Start of Block

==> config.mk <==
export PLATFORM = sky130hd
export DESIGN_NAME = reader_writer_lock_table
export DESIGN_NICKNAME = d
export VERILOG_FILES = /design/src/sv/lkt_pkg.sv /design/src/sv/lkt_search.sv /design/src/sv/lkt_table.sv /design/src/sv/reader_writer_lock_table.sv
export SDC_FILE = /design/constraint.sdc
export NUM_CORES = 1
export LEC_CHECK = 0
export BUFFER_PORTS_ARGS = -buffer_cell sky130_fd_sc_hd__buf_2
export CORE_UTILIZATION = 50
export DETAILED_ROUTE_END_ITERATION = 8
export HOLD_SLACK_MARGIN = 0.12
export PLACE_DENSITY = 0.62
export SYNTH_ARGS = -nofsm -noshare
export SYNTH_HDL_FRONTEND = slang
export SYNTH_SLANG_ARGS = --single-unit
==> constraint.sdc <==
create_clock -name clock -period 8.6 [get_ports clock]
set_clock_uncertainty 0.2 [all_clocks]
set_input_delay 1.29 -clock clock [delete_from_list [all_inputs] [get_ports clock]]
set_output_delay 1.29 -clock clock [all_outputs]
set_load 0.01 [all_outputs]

End of Block
Start of Block

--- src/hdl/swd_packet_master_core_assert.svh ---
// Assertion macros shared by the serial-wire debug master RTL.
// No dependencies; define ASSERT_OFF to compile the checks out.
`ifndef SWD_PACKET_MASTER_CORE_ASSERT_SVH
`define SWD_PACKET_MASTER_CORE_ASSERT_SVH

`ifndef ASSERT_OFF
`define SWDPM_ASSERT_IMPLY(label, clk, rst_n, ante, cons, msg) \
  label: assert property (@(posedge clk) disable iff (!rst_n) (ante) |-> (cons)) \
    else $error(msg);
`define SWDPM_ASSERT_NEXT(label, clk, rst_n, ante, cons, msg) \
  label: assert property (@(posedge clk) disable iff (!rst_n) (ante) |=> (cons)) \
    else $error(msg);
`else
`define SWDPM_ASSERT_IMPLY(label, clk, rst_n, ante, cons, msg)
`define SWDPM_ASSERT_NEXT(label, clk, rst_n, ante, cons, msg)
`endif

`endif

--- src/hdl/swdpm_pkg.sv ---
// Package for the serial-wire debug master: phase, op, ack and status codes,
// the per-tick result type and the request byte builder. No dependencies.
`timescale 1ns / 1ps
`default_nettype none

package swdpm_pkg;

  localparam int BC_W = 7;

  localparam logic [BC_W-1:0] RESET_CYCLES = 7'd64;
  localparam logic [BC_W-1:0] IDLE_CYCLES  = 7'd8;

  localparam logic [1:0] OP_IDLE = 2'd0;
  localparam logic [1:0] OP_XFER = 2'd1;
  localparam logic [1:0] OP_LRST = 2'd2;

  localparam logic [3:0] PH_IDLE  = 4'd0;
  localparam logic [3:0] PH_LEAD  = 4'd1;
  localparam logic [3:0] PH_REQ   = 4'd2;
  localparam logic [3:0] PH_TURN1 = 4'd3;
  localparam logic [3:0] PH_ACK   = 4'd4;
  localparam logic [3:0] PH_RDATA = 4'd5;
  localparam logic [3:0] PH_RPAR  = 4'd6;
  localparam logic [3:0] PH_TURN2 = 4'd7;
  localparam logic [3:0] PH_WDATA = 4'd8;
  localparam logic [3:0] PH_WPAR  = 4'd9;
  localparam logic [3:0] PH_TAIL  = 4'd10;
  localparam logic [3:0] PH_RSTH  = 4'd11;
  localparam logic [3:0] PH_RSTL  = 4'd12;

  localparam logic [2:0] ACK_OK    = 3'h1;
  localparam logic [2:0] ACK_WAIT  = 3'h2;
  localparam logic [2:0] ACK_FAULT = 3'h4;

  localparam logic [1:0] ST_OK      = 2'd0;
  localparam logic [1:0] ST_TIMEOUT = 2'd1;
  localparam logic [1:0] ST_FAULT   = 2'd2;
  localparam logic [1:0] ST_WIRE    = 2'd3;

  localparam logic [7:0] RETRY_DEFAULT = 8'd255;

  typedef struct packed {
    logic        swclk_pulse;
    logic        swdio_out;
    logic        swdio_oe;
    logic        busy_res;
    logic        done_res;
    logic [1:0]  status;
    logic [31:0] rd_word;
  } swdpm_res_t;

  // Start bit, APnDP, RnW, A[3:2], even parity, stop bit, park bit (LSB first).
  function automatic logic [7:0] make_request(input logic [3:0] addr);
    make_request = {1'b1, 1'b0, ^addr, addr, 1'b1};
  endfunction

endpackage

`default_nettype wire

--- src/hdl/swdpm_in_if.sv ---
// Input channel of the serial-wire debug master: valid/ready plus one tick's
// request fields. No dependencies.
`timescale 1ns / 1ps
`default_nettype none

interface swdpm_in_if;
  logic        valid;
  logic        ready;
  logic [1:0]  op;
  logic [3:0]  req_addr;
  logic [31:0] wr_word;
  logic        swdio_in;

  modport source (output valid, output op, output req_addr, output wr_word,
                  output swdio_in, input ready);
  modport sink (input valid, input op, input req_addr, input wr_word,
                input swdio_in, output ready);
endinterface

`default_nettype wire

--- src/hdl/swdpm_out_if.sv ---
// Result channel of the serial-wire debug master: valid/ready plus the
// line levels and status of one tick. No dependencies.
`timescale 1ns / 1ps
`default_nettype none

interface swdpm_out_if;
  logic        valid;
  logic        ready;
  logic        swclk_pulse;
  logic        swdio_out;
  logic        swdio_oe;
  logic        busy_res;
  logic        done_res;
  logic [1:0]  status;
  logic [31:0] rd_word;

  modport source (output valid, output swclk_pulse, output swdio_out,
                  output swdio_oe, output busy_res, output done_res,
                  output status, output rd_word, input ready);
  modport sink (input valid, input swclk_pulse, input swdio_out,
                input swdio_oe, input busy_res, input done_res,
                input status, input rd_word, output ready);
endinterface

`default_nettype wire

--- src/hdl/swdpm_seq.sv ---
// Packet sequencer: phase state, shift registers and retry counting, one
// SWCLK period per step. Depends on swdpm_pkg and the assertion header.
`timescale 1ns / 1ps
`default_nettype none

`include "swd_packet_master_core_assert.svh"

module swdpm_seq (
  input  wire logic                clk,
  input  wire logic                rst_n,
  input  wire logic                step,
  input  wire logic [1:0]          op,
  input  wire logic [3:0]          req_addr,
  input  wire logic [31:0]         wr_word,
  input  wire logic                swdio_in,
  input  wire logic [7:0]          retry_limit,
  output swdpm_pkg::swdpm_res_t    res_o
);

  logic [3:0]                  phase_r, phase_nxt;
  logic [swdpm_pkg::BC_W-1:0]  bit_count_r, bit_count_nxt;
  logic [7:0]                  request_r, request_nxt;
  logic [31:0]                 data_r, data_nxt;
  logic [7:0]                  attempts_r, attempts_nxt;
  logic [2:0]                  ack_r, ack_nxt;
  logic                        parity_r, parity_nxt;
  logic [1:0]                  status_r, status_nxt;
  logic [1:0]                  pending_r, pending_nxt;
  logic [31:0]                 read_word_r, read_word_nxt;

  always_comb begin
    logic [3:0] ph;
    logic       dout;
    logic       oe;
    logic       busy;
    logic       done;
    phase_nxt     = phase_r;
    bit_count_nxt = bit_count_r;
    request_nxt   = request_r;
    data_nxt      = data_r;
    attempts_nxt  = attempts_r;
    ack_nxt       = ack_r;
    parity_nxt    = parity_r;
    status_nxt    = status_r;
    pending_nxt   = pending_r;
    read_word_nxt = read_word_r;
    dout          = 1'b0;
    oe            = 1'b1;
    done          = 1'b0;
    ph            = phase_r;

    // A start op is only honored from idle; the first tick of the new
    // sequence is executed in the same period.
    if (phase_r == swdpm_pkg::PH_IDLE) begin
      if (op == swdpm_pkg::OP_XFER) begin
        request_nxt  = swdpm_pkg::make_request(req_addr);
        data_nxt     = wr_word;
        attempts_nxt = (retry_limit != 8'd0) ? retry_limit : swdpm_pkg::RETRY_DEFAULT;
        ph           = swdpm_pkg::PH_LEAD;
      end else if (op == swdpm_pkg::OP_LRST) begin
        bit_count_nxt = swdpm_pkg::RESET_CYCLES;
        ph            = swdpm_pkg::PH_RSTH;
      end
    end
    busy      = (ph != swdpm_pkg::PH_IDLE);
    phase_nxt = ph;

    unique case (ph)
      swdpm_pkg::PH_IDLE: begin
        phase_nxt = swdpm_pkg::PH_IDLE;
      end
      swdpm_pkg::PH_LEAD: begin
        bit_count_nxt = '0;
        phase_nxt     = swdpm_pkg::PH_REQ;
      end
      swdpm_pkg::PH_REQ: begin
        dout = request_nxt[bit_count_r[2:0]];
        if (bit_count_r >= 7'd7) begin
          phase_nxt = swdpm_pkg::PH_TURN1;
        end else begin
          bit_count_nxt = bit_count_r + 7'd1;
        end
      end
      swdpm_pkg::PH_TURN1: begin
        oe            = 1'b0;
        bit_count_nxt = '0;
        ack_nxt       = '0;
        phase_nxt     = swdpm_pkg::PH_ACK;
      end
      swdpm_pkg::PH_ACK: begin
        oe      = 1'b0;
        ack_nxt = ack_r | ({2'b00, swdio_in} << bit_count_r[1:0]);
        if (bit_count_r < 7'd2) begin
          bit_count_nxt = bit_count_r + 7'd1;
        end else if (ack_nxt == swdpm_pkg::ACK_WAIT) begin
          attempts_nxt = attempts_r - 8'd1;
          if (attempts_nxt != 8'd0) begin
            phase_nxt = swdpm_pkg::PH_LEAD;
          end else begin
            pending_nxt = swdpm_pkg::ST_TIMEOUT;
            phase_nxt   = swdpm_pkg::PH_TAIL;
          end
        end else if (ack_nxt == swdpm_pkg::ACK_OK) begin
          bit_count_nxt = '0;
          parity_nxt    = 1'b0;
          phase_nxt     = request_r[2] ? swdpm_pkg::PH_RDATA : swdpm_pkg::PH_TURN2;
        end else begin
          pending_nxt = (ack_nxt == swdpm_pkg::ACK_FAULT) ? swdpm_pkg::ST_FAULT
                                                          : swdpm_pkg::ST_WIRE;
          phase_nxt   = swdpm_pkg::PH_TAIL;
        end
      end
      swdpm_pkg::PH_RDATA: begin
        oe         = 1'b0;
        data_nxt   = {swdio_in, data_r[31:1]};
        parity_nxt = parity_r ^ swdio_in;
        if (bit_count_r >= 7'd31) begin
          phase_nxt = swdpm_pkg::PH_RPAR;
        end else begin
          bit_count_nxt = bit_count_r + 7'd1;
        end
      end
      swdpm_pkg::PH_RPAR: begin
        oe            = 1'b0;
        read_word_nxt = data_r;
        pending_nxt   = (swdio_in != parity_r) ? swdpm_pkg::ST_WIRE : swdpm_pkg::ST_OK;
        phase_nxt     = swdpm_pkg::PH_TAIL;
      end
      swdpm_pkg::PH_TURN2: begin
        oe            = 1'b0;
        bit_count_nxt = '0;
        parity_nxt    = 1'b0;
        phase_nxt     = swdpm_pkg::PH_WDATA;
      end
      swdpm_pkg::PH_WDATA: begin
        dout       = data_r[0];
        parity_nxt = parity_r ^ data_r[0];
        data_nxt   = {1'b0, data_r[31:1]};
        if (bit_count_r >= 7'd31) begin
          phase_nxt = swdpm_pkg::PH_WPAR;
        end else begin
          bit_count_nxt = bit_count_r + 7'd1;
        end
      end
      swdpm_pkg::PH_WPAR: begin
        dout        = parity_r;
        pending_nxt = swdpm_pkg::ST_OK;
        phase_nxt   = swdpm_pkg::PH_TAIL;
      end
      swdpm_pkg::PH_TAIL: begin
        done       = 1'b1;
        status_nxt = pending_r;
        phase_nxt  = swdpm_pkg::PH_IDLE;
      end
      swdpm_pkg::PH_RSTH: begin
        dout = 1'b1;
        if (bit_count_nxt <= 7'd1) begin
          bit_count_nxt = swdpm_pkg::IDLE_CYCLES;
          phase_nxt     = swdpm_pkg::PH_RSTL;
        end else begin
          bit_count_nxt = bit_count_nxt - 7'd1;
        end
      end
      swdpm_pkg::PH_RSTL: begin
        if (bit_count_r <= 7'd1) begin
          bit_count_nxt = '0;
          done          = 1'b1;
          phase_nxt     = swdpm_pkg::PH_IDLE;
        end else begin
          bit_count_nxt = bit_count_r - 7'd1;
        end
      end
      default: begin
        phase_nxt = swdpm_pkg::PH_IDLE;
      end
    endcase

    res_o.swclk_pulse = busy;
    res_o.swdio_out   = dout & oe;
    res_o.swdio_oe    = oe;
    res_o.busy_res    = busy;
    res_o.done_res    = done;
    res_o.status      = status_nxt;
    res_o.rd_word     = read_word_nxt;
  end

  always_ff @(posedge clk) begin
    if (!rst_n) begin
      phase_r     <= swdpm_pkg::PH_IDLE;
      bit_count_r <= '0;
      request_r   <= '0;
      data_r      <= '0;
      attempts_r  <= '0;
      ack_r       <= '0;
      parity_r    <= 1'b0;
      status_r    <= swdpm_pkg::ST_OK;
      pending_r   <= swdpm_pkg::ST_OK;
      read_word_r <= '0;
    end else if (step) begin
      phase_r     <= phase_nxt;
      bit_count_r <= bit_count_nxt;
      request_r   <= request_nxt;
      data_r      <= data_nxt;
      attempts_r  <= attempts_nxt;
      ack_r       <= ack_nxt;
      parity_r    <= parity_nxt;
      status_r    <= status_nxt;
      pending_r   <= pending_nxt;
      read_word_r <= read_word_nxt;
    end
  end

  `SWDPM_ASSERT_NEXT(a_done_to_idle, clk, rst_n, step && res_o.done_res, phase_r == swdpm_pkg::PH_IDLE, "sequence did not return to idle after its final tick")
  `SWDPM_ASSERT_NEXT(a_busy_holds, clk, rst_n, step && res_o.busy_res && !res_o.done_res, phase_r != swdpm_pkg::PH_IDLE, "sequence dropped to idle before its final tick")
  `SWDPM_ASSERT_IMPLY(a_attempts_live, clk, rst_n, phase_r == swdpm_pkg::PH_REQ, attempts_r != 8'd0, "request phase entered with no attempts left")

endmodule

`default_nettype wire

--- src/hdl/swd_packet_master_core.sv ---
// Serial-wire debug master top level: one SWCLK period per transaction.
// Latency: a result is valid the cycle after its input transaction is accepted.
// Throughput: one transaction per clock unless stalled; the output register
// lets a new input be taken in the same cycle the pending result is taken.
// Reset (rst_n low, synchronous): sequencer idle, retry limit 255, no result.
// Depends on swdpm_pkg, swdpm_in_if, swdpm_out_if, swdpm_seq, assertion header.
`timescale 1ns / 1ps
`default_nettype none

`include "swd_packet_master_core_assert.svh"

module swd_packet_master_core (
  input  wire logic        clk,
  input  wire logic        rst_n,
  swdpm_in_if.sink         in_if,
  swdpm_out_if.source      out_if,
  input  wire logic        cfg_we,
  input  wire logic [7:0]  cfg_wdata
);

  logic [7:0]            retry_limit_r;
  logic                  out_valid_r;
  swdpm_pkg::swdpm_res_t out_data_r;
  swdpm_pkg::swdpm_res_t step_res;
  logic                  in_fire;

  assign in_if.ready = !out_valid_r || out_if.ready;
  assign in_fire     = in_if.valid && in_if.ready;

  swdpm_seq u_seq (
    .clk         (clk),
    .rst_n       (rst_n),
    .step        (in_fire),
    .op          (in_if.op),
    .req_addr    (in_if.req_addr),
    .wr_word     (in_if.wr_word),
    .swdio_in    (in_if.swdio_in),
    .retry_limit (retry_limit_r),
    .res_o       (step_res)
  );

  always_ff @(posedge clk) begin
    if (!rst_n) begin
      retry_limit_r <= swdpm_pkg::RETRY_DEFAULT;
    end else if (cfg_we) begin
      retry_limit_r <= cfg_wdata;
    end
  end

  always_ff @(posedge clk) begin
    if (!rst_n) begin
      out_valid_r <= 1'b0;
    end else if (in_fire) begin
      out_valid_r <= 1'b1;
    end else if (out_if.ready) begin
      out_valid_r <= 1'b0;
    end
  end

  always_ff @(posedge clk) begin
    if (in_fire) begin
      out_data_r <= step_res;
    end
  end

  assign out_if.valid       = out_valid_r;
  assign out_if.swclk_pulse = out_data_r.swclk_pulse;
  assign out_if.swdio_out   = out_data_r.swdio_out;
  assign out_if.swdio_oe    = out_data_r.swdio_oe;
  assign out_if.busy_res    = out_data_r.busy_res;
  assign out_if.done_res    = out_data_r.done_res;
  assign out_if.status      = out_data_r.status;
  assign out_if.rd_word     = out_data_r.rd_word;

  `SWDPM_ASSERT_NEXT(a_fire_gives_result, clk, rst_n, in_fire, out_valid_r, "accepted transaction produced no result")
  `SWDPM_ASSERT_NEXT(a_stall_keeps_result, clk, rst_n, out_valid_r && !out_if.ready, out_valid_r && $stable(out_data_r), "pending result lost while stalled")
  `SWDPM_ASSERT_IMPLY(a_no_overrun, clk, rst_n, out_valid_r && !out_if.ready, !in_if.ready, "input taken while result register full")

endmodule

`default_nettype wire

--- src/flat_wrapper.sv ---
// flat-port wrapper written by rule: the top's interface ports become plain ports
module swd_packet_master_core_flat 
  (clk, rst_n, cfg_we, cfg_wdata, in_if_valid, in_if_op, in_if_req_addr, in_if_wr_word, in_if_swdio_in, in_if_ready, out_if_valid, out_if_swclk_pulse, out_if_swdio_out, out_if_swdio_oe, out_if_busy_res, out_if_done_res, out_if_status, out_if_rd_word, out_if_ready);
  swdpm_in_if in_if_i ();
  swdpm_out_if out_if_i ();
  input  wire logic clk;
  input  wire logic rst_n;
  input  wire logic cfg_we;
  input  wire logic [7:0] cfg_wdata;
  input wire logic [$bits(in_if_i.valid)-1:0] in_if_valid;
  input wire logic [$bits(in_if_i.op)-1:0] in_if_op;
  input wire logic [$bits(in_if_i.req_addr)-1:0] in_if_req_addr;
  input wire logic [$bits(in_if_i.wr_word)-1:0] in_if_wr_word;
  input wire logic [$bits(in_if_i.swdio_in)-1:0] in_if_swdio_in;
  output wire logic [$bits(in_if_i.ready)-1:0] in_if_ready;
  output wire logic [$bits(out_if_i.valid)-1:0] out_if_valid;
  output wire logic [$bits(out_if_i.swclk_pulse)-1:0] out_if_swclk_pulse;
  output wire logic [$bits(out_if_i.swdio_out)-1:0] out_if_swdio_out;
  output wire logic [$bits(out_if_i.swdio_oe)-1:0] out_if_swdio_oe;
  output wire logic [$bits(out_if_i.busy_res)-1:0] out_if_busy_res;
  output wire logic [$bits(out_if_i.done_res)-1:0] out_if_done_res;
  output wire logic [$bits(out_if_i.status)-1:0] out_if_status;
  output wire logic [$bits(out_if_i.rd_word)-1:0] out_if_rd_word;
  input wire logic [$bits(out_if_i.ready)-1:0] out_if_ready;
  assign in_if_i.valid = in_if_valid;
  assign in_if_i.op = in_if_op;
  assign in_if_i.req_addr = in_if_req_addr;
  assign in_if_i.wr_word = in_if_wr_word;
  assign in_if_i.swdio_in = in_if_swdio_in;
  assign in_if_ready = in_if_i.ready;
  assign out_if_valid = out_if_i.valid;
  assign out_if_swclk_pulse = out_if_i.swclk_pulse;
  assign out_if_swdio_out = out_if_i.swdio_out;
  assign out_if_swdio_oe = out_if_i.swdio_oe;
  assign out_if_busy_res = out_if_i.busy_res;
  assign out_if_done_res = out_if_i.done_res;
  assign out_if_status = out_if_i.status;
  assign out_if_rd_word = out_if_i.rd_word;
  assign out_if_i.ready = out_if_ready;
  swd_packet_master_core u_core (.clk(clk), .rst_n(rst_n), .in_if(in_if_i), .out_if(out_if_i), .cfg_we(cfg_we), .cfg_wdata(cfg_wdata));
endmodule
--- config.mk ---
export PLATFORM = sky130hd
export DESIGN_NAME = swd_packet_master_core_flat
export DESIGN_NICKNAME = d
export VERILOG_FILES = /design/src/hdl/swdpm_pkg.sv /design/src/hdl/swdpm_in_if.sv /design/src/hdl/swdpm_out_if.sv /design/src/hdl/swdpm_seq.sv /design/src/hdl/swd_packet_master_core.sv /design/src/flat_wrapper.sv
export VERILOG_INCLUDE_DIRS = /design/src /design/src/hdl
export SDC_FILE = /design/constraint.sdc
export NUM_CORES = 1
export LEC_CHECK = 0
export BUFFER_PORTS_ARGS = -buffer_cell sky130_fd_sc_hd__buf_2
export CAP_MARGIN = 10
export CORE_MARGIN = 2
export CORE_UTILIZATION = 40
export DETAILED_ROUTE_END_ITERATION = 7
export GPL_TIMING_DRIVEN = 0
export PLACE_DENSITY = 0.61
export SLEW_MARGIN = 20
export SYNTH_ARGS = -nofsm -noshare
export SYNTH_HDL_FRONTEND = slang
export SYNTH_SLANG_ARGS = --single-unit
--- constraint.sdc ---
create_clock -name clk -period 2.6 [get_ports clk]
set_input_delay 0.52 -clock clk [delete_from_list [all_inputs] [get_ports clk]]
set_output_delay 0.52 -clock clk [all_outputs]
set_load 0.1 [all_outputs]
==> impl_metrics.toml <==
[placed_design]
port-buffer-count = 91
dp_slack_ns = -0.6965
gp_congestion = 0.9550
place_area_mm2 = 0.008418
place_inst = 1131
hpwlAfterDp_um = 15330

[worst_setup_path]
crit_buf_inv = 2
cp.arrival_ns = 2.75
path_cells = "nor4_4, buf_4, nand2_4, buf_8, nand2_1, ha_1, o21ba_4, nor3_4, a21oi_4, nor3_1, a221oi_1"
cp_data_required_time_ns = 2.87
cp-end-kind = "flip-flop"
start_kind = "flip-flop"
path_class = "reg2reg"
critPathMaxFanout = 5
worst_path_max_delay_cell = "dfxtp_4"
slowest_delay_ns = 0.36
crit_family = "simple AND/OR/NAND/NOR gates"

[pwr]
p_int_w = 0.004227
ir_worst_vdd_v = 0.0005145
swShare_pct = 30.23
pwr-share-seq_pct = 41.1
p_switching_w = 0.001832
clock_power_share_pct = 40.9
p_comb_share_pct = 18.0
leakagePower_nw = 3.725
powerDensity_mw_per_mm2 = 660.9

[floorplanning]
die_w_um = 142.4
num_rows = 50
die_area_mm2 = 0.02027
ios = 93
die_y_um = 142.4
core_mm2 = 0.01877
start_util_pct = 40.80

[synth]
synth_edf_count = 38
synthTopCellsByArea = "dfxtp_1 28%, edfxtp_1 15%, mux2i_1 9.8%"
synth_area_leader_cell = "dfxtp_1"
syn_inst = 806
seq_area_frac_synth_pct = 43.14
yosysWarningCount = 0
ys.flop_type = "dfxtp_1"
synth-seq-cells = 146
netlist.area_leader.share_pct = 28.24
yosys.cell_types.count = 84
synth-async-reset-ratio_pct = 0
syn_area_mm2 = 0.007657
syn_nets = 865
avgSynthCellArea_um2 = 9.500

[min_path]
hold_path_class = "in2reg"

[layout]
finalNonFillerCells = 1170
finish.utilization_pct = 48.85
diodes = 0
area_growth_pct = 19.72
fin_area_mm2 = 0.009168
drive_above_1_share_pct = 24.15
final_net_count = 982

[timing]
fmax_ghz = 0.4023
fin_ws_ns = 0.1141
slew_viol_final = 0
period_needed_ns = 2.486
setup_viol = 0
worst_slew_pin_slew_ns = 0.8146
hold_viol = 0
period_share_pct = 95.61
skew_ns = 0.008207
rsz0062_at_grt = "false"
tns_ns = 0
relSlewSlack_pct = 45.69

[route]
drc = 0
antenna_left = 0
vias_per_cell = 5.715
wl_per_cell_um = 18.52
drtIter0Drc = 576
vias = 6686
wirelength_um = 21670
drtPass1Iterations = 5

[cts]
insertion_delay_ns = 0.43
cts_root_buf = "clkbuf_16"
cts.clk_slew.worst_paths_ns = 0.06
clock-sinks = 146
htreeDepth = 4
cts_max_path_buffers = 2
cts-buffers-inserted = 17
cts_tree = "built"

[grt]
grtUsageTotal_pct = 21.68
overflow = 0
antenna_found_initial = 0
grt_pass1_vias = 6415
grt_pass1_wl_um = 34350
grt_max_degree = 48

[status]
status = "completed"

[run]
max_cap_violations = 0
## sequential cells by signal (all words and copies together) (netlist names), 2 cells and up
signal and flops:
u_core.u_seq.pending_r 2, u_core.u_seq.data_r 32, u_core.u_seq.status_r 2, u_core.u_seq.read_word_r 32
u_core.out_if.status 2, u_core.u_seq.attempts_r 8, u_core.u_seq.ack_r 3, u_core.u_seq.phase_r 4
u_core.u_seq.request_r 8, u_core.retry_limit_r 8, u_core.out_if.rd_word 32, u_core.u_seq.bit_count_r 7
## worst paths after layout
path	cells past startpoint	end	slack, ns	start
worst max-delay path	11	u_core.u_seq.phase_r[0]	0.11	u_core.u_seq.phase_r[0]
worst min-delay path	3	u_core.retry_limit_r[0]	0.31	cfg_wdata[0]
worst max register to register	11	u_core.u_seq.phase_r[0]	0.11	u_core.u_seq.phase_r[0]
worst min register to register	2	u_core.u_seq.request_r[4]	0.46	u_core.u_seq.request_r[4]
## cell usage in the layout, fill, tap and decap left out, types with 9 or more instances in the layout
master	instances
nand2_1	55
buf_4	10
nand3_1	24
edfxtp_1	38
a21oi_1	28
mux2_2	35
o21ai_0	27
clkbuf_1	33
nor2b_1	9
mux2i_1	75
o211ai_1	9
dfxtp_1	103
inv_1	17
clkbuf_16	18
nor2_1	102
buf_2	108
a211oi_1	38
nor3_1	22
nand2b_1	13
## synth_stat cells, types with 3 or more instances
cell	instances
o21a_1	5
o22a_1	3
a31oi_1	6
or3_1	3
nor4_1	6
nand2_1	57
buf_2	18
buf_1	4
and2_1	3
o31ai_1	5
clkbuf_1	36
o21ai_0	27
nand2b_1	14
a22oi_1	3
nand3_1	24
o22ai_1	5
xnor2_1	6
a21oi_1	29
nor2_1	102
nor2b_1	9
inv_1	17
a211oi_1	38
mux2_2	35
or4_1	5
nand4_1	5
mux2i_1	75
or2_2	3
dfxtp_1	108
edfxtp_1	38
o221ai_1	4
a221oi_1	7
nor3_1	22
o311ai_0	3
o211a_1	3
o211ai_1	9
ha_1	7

End of Block

What you will do -
Search the data above for the string "accepted". Report every line where it is found.

Answer box -
// Latency: a result is valid the cycle after its input transaction is accepted.
  `SWDPM_ASSERT_NEXT(a_fire_gives_result, clk, rst_n, in_fire, out_valid_r, "accepted transaction produced no result")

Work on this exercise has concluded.